TASK GOAL:
What lines below hold the string "power"? Copy them all.

┌──

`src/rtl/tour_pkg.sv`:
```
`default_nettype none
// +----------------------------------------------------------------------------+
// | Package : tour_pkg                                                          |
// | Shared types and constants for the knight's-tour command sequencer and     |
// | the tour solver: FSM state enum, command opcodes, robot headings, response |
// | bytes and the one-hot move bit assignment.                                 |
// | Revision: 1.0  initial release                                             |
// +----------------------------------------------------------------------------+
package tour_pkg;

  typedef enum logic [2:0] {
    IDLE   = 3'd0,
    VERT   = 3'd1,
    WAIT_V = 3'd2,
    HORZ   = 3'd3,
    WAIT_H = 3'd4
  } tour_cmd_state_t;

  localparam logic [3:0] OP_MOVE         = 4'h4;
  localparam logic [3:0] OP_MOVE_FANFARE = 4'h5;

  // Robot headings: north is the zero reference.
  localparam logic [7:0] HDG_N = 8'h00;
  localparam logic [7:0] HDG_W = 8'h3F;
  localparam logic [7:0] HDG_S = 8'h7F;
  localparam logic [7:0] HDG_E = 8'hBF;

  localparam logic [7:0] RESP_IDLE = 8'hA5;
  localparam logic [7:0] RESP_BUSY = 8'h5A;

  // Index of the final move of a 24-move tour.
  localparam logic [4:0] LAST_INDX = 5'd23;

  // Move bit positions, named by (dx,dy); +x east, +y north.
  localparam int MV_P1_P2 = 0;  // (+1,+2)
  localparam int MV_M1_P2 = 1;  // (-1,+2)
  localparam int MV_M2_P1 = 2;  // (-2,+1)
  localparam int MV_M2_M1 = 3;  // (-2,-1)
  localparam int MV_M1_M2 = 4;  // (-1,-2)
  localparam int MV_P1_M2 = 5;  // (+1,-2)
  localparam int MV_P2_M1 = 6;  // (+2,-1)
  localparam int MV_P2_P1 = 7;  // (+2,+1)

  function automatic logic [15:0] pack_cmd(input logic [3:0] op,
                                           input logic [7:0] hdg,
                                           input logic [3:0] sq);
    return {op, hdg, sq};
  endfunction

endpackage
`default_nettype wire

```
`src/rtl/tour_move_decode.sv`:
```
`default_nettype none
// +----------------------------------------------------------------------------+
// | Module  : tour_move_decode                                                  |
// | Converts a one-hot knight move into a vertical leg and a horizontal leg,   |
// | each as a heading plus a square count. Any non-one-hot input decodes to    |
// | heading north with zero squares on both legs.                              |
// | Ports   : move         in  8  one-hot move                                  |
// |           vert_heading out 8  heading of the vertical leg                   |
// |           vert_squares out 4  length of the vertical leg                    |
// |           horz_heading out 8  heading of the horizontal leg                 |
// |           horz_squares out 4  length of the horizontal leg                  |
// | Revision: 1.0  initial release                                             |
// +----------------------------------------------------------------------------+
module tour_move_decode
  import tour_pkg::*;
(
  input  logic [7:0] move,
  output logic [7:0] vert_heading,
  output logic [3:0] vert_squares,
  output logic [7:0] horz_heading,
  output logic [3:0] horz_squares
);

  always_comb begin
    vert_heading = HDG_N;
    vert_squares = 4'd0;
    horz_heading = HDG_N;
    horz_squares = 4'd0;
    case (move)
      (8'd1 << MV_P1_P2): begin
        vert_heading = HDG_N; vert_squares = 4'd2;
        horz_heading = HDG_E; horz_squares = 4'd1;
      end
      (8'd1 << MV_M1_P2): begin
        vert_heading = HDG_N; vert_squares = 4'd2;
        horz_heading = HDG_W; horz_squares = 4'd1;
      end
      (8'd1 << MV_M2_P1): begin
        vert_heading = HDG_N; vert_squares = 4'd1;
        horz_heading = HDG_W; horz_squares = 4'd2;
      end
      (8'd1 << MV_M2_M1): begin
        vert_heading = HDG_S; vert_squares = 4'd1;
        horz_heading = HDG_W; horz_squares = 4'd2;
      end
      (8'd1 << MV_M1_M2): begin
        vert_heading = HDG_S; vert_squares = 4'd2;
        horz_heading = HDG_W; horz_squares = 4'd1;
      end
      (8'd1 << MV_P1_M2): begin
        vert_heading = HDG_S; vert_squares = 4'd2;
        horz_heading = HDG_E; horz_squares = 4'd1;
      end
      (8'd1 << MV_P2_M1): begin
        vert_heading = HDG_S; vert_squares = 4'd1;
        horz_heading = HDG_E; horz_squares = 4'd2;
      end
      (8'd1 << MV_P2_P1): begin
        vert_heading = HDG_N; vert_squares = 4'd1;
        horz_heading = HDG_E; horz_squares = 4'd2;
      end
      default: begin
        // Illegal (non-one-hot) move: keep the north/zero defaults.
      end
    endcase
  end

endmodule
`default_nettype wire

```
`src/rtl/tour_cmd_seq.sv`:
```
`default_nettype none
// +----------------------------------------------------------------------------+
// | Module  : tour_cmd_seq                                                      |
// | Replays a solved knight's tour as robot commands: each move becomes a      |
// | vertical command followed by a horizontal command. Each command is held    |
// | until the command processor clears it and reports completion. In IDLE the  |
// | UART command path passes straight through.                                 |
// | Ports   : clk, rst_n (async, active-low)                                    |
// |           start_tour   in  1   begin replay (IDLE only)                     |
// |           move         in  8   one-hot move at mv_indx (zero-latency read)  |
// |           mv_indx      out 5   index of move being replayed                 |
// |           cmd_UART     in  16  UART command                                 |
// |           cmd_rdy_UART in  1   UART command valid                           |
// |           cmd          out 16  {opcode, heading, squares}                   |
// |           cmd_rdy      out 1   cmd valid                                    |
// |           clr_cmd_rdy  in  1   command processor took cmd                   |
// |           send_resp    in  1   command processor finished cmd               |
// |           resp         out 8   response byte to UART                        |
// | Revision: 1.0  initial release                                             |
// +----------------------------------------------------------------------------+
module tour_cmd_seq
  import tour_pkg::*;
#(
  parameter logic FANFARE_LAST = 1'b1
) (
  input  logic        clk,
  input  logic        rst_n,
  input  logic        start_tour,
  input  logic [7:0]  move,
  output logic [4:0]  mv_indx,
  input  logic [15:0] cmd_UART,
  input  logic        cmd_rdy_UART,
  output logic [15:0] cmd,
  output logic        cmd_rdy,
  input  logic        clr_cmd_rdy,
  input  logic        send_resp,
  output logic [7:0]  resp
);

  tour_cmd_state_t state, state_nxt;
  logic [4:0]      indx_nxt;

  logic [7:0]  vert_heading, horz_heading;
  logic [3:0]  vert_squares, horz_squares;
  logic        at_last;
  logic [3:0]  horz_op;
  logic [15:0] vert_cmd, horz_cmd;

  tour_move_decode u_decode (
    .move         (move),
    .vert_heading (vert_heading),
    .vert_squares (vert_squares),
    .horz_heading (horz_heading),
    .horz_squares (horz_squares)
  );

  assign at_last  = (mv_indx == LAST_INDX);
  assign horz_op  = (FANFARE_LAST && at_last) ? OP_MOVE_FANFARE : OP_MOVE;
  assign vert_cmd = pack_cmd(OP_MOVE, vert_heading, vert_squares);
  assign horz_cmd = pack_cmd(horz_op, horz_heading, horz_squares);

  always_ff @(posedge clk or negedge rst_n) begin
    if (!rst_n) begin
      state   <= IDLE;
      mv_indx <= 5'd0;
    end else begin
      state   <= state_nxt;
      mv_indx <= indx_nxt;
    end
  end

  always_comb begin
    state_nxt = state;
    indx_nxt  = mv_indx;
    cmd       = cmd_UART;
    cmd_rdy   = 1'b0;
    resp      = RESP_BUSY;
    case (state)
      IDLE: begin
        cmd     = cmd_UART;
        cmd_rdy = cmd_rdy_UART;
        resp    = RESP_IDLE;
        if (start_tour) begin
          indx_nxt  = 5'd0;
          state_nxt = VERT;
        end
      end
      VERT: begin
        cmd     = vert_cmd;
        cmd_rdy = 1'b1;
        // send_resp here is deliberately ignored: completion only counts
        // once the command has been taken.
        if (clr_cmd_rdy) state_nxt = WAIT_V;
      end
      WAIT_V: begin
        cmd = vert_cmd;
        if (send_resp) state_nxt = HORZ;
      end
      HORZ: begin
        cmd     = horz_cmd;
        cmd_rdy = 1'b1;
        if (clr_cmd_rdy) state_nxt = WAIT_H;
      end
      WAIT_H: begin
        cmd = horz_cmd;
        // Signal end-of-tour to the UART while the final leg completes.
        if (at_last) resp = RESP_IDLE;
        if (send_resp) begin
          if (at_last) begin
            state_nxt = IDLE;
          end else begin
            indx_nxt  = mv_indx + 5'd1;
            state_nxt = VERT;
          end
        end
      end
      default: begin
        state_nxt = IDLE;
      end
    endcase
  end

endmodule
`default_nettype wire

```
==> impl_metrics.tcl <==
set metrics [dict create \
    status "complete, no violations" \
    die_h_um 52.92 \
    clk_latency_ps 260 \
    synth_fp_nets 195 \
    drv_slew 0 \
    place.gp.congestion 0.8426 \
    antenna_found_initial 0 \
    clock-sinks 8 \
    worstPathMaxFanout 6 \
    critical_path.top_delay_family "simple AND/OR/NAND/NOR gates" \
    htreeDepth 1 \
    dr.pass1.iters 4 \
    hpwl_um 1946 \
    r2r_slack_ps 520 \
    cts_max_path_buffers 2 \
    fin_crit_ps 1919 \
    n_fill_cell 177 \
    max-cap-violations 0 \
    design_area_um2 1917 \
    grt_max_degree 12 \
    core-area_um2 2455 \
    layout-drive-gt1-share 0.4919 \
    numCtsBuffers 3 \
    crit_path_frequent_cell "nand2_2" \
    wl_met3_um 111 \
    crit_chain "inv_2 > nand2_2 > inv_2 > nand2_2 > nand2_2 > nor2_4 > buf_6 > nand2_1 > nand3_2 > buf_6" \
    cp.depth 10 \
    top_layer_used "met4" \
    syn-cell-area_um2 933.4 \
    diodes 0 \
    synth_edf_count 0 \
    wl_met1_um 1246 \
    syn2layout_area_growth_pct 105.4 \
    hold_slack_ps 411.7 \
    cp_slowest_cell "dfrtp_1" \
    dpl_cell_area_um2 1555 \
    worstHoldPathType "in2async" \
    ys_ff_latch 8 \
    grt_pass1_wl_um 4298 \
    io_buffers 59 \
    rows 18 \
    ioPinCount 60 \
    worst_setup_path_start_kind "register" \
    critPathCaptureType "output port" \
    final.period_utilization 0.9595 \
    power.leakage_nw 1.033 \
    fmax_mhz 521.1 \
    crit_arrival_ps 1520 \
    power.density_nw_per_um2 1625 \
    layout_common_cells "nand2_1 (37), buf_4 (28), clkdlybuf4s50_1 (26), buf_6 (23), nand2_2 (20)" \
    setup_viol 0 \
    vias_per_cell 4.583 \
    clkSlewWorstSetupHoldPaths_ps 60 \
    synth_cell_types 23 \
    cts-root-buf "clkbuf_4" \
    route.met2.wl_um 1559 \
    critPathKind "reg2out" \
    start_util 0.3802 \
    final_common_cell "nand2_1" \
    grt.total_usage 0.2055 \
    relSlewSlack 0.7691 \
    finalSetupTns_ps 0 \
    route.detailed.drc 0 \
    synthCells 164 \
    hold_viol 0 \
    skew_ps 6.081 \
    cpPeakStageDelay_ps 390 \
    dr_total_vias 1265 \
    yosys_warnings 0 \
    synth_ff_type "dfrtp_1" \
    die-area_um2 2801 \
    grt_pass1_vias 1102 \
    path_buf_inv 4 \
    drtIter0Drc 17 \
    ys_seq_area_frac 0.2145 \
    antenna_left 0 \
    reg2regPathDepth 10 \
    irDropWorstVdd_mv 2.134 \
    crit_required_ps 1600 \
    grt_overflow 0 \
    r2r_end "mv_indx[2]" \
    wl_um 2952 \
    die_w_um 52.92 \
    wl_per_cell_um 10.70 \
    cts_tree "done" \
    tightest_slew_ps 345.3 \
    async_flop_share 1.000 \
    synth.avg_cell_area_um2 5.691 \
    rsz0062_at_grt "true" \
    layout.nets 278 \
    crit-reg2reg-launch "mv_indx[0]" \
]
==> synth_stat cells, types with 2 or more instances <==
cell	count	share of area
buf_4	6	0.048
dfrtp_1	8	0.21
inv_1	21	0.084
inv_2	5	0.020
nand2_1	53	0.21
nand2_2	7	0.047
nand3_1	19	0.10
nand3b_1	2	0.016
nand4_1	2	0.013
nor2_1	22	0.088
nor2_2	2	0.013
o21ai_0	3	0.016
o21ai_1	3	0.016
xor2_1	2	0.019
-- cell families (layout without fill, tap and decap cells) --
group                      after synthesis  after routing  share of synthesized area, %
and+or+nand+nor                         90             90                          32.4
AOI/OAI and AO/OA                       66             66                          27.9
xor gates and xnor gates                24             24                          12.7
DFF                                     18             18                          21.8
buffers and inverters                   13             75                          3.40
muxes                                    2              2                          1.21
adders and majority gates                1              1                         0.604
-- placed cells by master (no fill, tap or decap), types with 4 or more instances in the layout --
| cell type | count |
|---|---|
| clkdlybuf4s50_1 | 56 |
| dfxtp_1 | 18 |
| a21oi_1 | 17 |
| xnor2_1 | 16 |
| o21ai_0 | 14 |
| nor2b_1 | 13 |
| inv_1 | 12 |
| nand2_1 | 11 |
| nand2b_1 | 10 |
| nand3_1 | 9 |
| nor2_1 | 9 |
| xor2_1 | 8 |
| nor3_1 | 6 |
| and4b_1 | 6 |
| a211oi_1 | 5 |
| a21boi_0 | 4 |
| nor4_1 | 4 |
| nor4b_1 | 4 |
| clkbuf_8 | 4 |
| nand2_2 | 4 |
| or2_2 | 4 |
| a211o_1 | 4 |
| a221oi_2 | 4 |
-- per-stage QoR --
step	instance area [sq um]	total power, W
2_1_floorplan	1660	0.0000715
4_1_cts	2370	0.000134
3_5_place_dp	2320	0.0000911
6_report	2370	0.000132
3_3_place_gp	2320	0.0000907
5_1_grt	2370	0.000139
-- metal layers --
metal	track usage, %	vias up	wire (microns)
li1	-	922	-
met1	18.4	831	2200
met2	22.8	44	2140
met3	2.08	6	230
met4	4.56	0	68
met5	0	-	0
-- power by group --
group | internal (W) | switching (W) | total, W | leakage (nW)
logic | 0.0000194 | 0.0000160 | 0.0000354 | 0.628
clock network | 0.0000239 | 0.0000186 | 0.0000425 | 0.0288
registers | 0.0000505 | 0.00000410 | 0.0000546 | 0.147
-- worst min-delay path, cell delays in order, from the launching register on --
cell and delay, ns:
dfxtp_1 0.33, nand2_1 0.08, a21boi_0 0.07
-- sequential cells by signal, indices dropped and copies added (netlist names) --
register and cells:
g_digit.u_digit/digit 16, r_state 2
[src/rtl/eval_pkg.sv]
// Shared types and constants for the eval_sequencer test-set evaluation block.
// Holds the sequencer state encoding, default widths and the WAIT watchdog limit.
package eval_pkg;

    localparam int ADDR_W_DEF     = 4;
    localparam int DATA_W_DEF     = 32;
    localparam int TIMEOUT_CYCLES = 255;

    typedef enum logic [2:0] {
        IDLE,
        FETCH,
        LATCH,
        LAUNCH,
        WAIT,
        COMPARE,
        NEXT,
        FINISH
    } state_t;

    // A label outside 0..3 can never match a 2-bit prediction, so it always counts as an error.
    function automatic logic is_misclassified(input logic [1:0] pred, input logic [3:0] label);
        return (pred != label[1:0]) || (label > 4'd3);
    endfunction

endpackage

[src/rtl/eval_sequencer_if.sv]
// Memory and neuron-datapath handshake bundle driven by eval_sequencer.
// The master side is the sequencer; the slave side is the memory plus 4-neuron datapath.
interface eval_sequencer_if #(
    parameter int ADDR_W = 4,
    parameter int DATA_W = 32
);

    logic                     mem_rd_en;
    logic [ADDR_W-1:0]        addr_counter;
    logic [3:0]               test_data;
    logic                     neuron_start;
    logic                     neuron_done;
    logic signed [DATA_W-1:0] activate_n0;
    logic signed [DATA_W-1:0] activate_n1;
    logic signed [DATA_W-1:0] activate_n2;
    logic signed [DATA_W-1:0] activate_n3;

    modport master (
        output mem_rd_en,
        output addr_counter,
        output neuron_start,
        input  test_data,
        input  neuron_done,
        input  activate_n0,
        input  activate_n1,
        input  activate_n2,
        input  activate_n3
    );

    modport slave (
        input  mem_rd_en,
        input  addr_counter,
        input  neuron_start,
        output test_data,
        output neuron_done,
        output activate_n0,
        output activate_n1,
        output activate_n2,
        output activate_n3
    );

endinterface

[src/rtl/argmax4.sv]
// Combinational argmax over four signed activations.
// Only a strictly greater value replaces the running best, so ties resolve to the lowest index.
module argmax4 #(
    parameter int DATA_W = 32
) (
    input  logic signed [DATA_W-1:0] a0,
    input  logic signed [DATA_W-1:0] a1,
    input  logic signed [DATA_W-1:0] a2,
    input  logic signed [DATA_W-1:0] a3,
    output logic        [1:0]        idx
);

    logic signed [DATA_W-1:0] best;

    always_comb begin
        best = a0;
        idx  = 2'd0;
        if (a1 > best) begin
            best = a1;
            idx  = 2'd1;
        end
        if (a2 > best) begin
            best = a2;
            idx  = 2'd2;
        end
        if (a3 > best) begin
            best = a3;
            idx  = 2'd3;
        end
    end

endmodule
## src/rtl/mem_arbiter_if.sv

```systemverilog
// Requester and memory-port bundle for mem_arbiter.
// The arbiter takes the slave view; a requester/memory model takes the master view.
interface mem_arbiter_if #(
  parameter int ADDR_W = 4,
  parameter int DATA_W = 8
);
  // Requester side
  logic              i_req0;
  logic              i_req1;
  logic              i_we0;
  logic              i_we1;
  logic [ADDR_W-1:0] i_addr0;
  logic [ADDR_W-1:0] i_addr1;
  logic [DATA_W-1:0] i_wdata0;
  logic [DATA_W-1:0] i_wdata1;
  logic              o_gnt0;
  logic              o_gnt1;
  logic              o_rvalid0;
  logic              o_rvalid1;
  logic [DATA_W-1:0] o_rdata;
  logic              o_err;

  // Memory side
  logic              o_mem_wr;
  logic              o_mem_rd;
  logic [ADDR_W-1:0] o_mem_addr;
  logic [DATA_W-1:0] o_mem_wdata;
  logic [DATA_W-1:0] i_mem_rd_data;

  modport slave (
    input  i_req0, i_req1, i_we0, i_we1, i_addr0, i_addr1,
           i_wdata0, i_wdata1, i_mem_rd_data,
    output o_gnt0, o_gnt1, o_rvalid0, o_rvalid1, o_rdata, o_err,
           o_mem_wr, o_mem_rd, o_mem_addr, o_mem_wdata
  );

  modport master (
    output i_req0, i_req1, i_we0, i_we1, i_addr0, i_addr1,
           i_wdata0, i_wdata1, i_mem_rd_data,
    input  o_gnt0, o_gnt1, o_rvalid0, o_rvalid1, o_rdata, o_err,
           o_mem_wr, o_mem_rd, o_mem_addr, o_mem_wdata
  );
endinterface

```

## src/rtl/mem_arbiter.sv

```systemverilog
// Two-requester round-robin arbiter and access sequencer for a small
// register-file memory with a one-cycle registered read. Out-of-range
// accesses are flagged with o_err and never strobe the memory.
module mem_arbiter #(
  parameter int ADDR_W = 4,
  parameter int DATA_W = 8,
  parameter int DEPTH  = 4
) (
  input  logic          i_sys_clk,
  input  logic          i_rst,
  mem_arbiter_if.slave  bus
);

  typedef enum logic [1:0] {IDLE, ISSUE, RWAIT} state_t;

  // One extra bit so DEPTH == 2**ADDR_W still compares correctly.
  localparam logic [ADDR_W:0] DEPTH_LIM = (ADDR_W + 1)'(DEPTH);

  state_t            state_q, state_d;
  logic              last_q, last_d;     // id of the requester served last
  logic              id_q, id_d;         // owner of the transaction in flight
  logic              we_q, we_d;
  logic              oor_q, oor_d;       // in-flight access is out of range

  logic              gnt0_q, gnt0_d;
  logic              gnt1_q, gnt1_d;
  logic              rvalid0_q, rvalid0_d;
  logic              rvalid1_q, rvalid1_d;
  logic [DATA_W-1:0] rdata_q, rdata_d;
  logic              err_q, err_d;
  logic              mem_wr_q, mem_wr_d;
  logic              mem_rd_q, mem_rd_d;
  logic [ADDR_W-1:0] mem_addr_q, mem_addr_d;
  logic [DATA_W-1:0] mem_wdata_q, mem_wdata_d;

  // Requester fields gathered into indexable vectors so the winner can be
  // selected by id.
  logic [1:0]        req_v;
  logic [1:0]        we_v;
  logic [1:0]        oor_v;
  logic [ADDR_W-1:0] addr_v  [2];
  logic [DATA_W-1:0] wdata_v [2];
  logic              win;

  assign req_v      = {bus.i_req1, bus.i_req0};
  assign we_v       = {bus.i_we1, bus.i_we0};
  assign addr_v[0]  = bus.i_addr0;
  assign addr_v[1]  = bus.i_addr1;
  assign wdata_v[0] = bus.i_wdata0;
  assign wdata_v[1] = bus.i_wdata1;

  genvar gi;
  generate
    for (gi = 0; gi < 2; gi++) begin : g_range
      assign oor_v[gi] = ({1'b0, addr_v[gi]} >= DEPTH_LIM);
    end
  endgenerate

  // Next-state and next-output logic; every output is registered, so the
  // values computed in IDLE become visible during ISSUE.
  always_comb begin
    state_d     = state_q;
    last_d      = last_q;
    id_d        = id_q;
    we_d        = we_q;
    oor_d       = oor_q;
    gnt0_d      = 1'b0;
    gnt1_d      = 1'b0;
    rvalid0_d   = 1'b0;
    rvalid1_d   = 1'b0;
    err_d       = 1'b0;
    mem_wr_d    = 1'b0;
    mem_rd_d    = 1'b0;
    rdata_d     = rdata_q;
    mem_addr_d  = mem_addr_q;
    mem_wdata_d = mem_wdata_q;
    win         = 1'b0;

    case (state_q)
      IDLE: begin
        if (req_v != 2'b00) begin
          // On a tie the requester not served last wins.
          win         = (req_v == 2'b11) ? ~last_q : req_v[1];
          id_d        = win;
          we_d        = we_v[win];
          oor_d       = oor_v[win];
          mem_addr_d  = addr_v[win];
          mem_wdata_d = wdata_v[win];
          gnt0_d      = ~win;
          gnt1_d      = win;
          err_d       = oor_v[win];
          mem_wr_d    = we_v[win] & ~oor_v[win];
          mem_rd_d    = ~we_v[win] & ~oor_v[win];
          state_d     = ISSUE;
        end
      end
      ISSUE: begin
        last_d  = id_q;
        state_d = we_q ? IDLE : RWAIT;
      end
      RWAIT: begin
        rdata_d   = oor_q ? '0 : bus.i_mem_rd_data;
        rvalid0_d = ~id_q;
        rvalid1_d = id_q;
        state_d   = IDLE;
      end
      default: state_d = IDLE;
    endcase
  end

  // State and output registers; reset clears everything and points the
  // last-served pointer at requester 1 so requester 0 wins the first tie.
  always_ff @(posedge i_sys_clk) begin
    if (i_rst) begin
      state_q     <= IDLE;
      last_q      <= 1'b1;
      id_q        <= 1'b0;
      we_q        <= 1'b0;
      oor_q       <= 1'b0;
      gnt0_q      <= 1'b0;
      gnt1_q      <= 1'b0;
      rvalid0_q   <= 1'b0;
      rvalid1_q   <= 1'b0;
      rdata_q     <= '0;
      err_q       <= 1'b0;
      mem_wr_q    <= 1'b0;
      mem_rd_q    <= 1'b0;
      mem_addr_q  <= '0;
      mem_wdata_q <= '0;
    end else begin
      state_q     <= state_d;
      last_q      <= last_d;
      id_q        <= id_d;
      we_q        <= we_d;
      oor_q       <= oor_d;
      gnt0_q      <= gnt0_d;
      gnt1_q      <= gnt1_d;
      rvalid0_q   <= rvalid0_d;
      rvalid1_q   <= rvalid1_d;
      rdata_q     <= rdata_d;
      err_q       <= err_d;
      mem_wr_q    <= mem_wr_d;
      mem_rd_q    <= mem_rd_d;
      mem_addr_q  <= mem_addr_d;
      mem_wdata_q <= mem_wdata_d;
    end
  end

  assign bus.o_gnt0      = gnt0_q;
  assign bus.o_gnt1      = gnt1_q;
  assign bus.o_rvalid0   = rvalid0_q;
  assign bus.o_rvalid1   = rvalid1_q;
  assign bus.o_rdata     = rdata_q;
  assign bus.o_err       = err_q;
  assign bus.o_mem_wr    = mem_wr_q;
  assign bus.o_mem_rd    = mem_rd_q;
  assign bus.o_mem_addr  = mem_addr_q;
  assign bus.o_mem_wdata = mem_wdata_q;

endmodule

```

## src/flat_wrapper.sv

```systemverilog
// flat-port wrapper written by rule: the top's interface ports become plain ports
module mem_arbiter_flat 
#(
  parameter int ADDR_W = 4,
  parameter int DATA_W = 8,
  parameter int DEPTH  = 4
)
  (i_sys_clk, i_rst, bus_i_req0, bus_i_req1, bus_i_we0, bus_i_we1, bus_i_addr0, bus_i_addr1, bus_i_wdata0, bus_i_wdata1, bus_i_mem_rd_data, bus_o_gnt0, bus_o_gnt1, bus_o_rvalid0, bus_o_rvalid1, bus_o_rdata, bus_o_err, bus_o_mem_wr, bus_o_mem_rd, bus_o_mem_addr, bus_o_mem_wdata);
  mem_arbiter_if #(.ADDR_W(ADDR_W), .DATA_W(DATA_W)) bus_i ();
  input  logic i_sys_clk;
  input  logic i_rst;
  input wire logic [$bits(bus_i.i_req0)-1:0] bus_i_req0;
  input wire logic [$bits(bus_i.i_req1)-1:0] bus_i_req1;
  input wire logic [$bits(bus_i.i_we0)-1:0] bus_i_we0;
  input wire logic [$bits(bus_i.i_we1)-1:0] bus_i_we1;
  input wire logic [$bits(bus_i.i_addr0)-1:0] bus_i_addr0;
  input wire logic [$bits(bus_i.i_addr1)-1:0] bus_i_addr1;
  input wire logic [$bits(bus_i.i_wdata0)-1:0] bus_i_wdata0;
  input wire logic [$bits(bus_i.i_wdata1)-1:0] bus_i_wdata1;
  input wire logic [$bits(bus_i.i_mem_rd_data)-1:0] bus_i_mem_rd_data;
  output wire logic [$bits(bus_i.o_gnt0)-1:0] bus_o_gnt0;
  output wire logic [$bits(bus_i.o_gnt1)-1:0] bus_o_gnt1;
  output wire logic [$bits(bus_i.o_rvalid0)-1:0] bus_o_rvalid0;
  output wire logic [$bits(bus_i.o_rvalid1)-1:0] bus_o_rvalid1;
  output wire logic [$bits(bus_i.o_rdata)-1:0] bus_o_rdata;
  output wire logic [$bits(bus_i.o_err)-1:0] bus_o_err;
  output wire logic [$bits(bus_i.o_mem_wr)-1:0] bus_o_mem_wr;
  output wire logic [$bits(bus_i.o_mem_rd)-1:0] bus_o_mem_rd;
  output wire logic [$bits(bus_i.o_mem_addr)-1:0] bus_o_mem_addr;
  output wire logic [$bits(bus_i.o_mem_wdata)-1:0] bus_o_mem_wdata;
  assign bus_i.i_req0 = bus_i_req0;
  assign bus_i.i_req1 = bus_i_req1;
  assign bus_i.i_we0 = bus_i_we0;
  assign bus_i.i_we1 = bus_i_we1;
  assign bus_i.i_addr0 = bus_i_addr0;
  assign bus_i.i_addr1 = bus_i_addr1;
  assign bus_i.i_wdata0 = bus_i_wdata0;
  assign bus_i.i_wdata1 = bus_i_wdata1;
  assign bus_i.i_mem_rd_data = bus_i_mem_rd_data;
  assign bus_o_gnt0 = bus_i.o_gnt0;
  assign bus_o_gnt1 = bus_i.o_gnt1;
  assign bus_o_rvalid0 = bus_i.o_rvalid0;
  assign bus_o_rvalid1 = bus_i.o_rvalid1;
  assign bus_o_rdata = bus_i.o_rdata;
  assign bus_o_err = bus_i.o_err;
  assign bus_o_mem_wr = bus_i.o_mem_wr;
  assign bus_o_mem_rd = bus_i.o_mem_rd;
  assign bus_o_mem_addr = bus_i.o_mem_addr;
  assign bus_o_mem_wdata = bus_i.o_mem_wdata;
  mem_arbiter #(.ADDR_W(ADDR_W), .DATA_W(DATA_W), .DEPTH(DEPTH)) u_core (.i_sys_clk(i_sys_clk), .i_rst(i_rst), .bus(bus_i));
endmodule
```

└──

OUTPUT FOR THIS EXERCISE:
    power.leakage_nw 1.033 \
    power.density_nw_per_um2 1625 \
step	instance area [sq um]	total power, W
-- power by group --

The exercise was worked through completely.